Mechanical, pyrolysis, and combustion characterization of briquetted coal fines with municipal solid waste plastic (MSW) binders

Abstract

Significant ecological concerns and attractive financial opportunities are raised by growing deposits of waste coal fines in the United States. These fines can potentially be utilized by extrusion or roller press briquetting along with a binder to impart mechanical strength and water resistance to the briquettes. This research focuses on low density polyethylene (LDPE) as a binder, which is abundant in waste streams and possesses desirable energy, waterproofing, and binding characteristics. The goal of this study was to characterize a briquetted fuel made from waste coal and LDPE that may be an economic and ecologic viable substitute for conventional stoker coal. Thermal and mechanical analyses of the fuel were conducted using standard techniques including compression and attrition testing, bomb calorimetry, thermogravimetric analysis/differential scanning calorimetry (TGA/DSC), and lab-scale combustion testing.
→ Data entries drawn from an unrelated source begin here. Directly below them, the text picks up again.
## calculator
module calculator(
	input newkey,
	input [4:0] keycode,
	input clk,
	input rst,
	output reg [19:0] x,
	output reg led							 
	);
clock: 13.3 ns
lec_check: 0
abc_area: 1
cap_margin: 20
core_aspect_ratio: 1.42
core_margin: 2
core_utilization: 63
cts_cluster_diameter: 333
cts_cluster_size: 98
hold_slack_margin: 0.12
max_routing_layer: met4
min_routing_layer: met1
place_density: 0.35
setup_slack_margin: 3.98
slew_margin: 15
tns_end_percent: 40
run.sh (not shown) runs the stock make flow with config.mk's settings and CLKGATE_MAP_FILE=.
The baseline produced a clean layout.
Next try:
ABC_AREA = not set   (was 1)
CORE_UTILIZATION = 36   (was 63)
CTS_CLUSTER_SIZE = not set   (was 98)
PLACE_DENSITY = not set   (was 0.35)
SETUP_SLACK_MARGIN = 3.1   (was 3.98)
Outcome: Routed wire length drops by 4.6%; utilization drops by 28 points; design area drops by 4.4%; power drops by 13%; setup slack got worse by 0.71 ns; sequential power drops by about 3%; synthesized cell count drops by 24%; cell count drops by 15%; global-route usage drops by 17 points; hold slack improved by 0.0045 ns.

========
calculator again, from the RTL that the note above started with.
## calculator
module calculator(
	input newkey,
	input [4:0] keycode,
	input clk,
	input rst,
	output reg [19:0] x,
	output reg led							 
	);
	localparam PLUS = 1'd0;					 
	localparam TIMES = 1'd1;				 
	localparam CLEAR20 = 20'd0;				 
	localparam CLEAR2 = 2'd0;				 
	localparam CLEAR1 = 1'd0;				 
	reg [19:0] y;
	reg op;
	reg [19:0] nextX;
	reg [19:0] nextY;
	reg nextOp;
	reg nextLED;
	reg [2:0] select;
	wire [19:0] sum;
	wire [19:0] product;
	wire [19:0] result;
	wire [19:0] ovp;						 
	wire ovs;								 
	always @ (posedge clk)
		begin
			if (rst)
				begin
					x <= CLEAR20;
					y <= CLEAR20;
					op <= CLEAR1;
					led <= CLEAR1;
				end
			else
				begin
					x <= nextX;
					y <= nextY;
					op <= nextOp;
					led <= nextLED;
				end
		end
  always @ (select, x, y, op, led, result, ovp, ovs, keycode)
		case(select)
			3'd0:						 
				begin
              		nextX = x;
					nextY = y;
					nextOp = op;
					nextLED = led;
				end
			3'd1:						 
				begin
              		nextX = CLEAR20;
					nextY = x;
					nextOp = PLUS;
					nextLED = CLEAR1;
				end
			3'd2:						 
				begin
              		nextX = CLEAR20;
					nextY = x;
					nextOp = TIMES;
					nextLED = CLEAR1;
				end
			3'd3:						 
				begin
              		nextX = result;
					nextY = y;
					nextOp = op;
					nextLED = op ? (ovp != 0) : ovs;
				end	
			3'd4:						 
				begin
              		nextX = CLEAR20;
					nextY = CLEAR20;
					nextOp = CLEAR1;				 
					nextLED = CLEAR1;
				end
			3'd7:						 
				begin
              		nextX = {x[15:0],keycode[3:0]};	 
					nextY = y;
					nextOp = op;
					nextLED = CLEAR1;
				end
			default:					 
				begin
  ...
make LEC_CHECK=0 CAP_MARGIN=20 CORE_ASPECT_RATIO=1.42 CORE_MARGIN=2 CORE_UTILIZATION=72 CTS_CLUSTER_DIAMETER=275 HOLD_SLACK_MARGIN=-0.09 MAX_ROUTING_LAYER=met4 MIN_ROUTING_LAYER=met1 PLACE_DENSITY_LB_ADDON=0.01 SETUP_SLACK_MARGIN=-0.35 SLEW_MARGIN=15 TNS_END_PERCENT=40 finish   # period 6.17 ns
The baseline finished with setup timing left.
==> next run, changes <==
- CORE_ASPECT_RATIO: 1.42 -> unset
- CTS_CLUSTER_DIAMETER: 275 -> unset
- HOLD_SLACK_MARGIN: -0.09 -> unset
- MAX_ROUTING_LAYER: met4 -> unset
- MIN_ROUTING_LAYER: met1 -> unset
- PLACE_DENSITY_LB_ADDON: 0.01 -> unset
- SETUP_SLACK_MARGIN: -0.35 -> unset
- SLEW_MARGIN: 15 -> 20
- TNS_END_PERCENT: 40 -> unset
- clock period: 6.17 -> 12.2 ns (I/O delays scaled with it)
=>
- Now the flow completed without violations
- wire length shrinks by about 20%
- sequential cell count does not change
- design area is lower by about 12%
- final cell count went down by about 11%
The results of this work indicate that LDPE is an effective binding agent when incorporated at suitable concentrations and particle sizes. Addition of 10% LDPE increases the measured higher heating value of the coal from 21.9MJ/kg to 24.3MJ/kg and imparts water resistance to the compacted fuel. Differential scanning calorimetry of coal/LDPE mixtures indicates a significant interaction, consistent with prior research. Addition of LDPE in concentrations as low as 5% eases ignition of the fuel by significantly lowering the onset temperature of exothermic decomposition. Lab-scale combustion experimentation confirms that ignition characteristics of the parent coal are positively influenced by the addition of LDPE.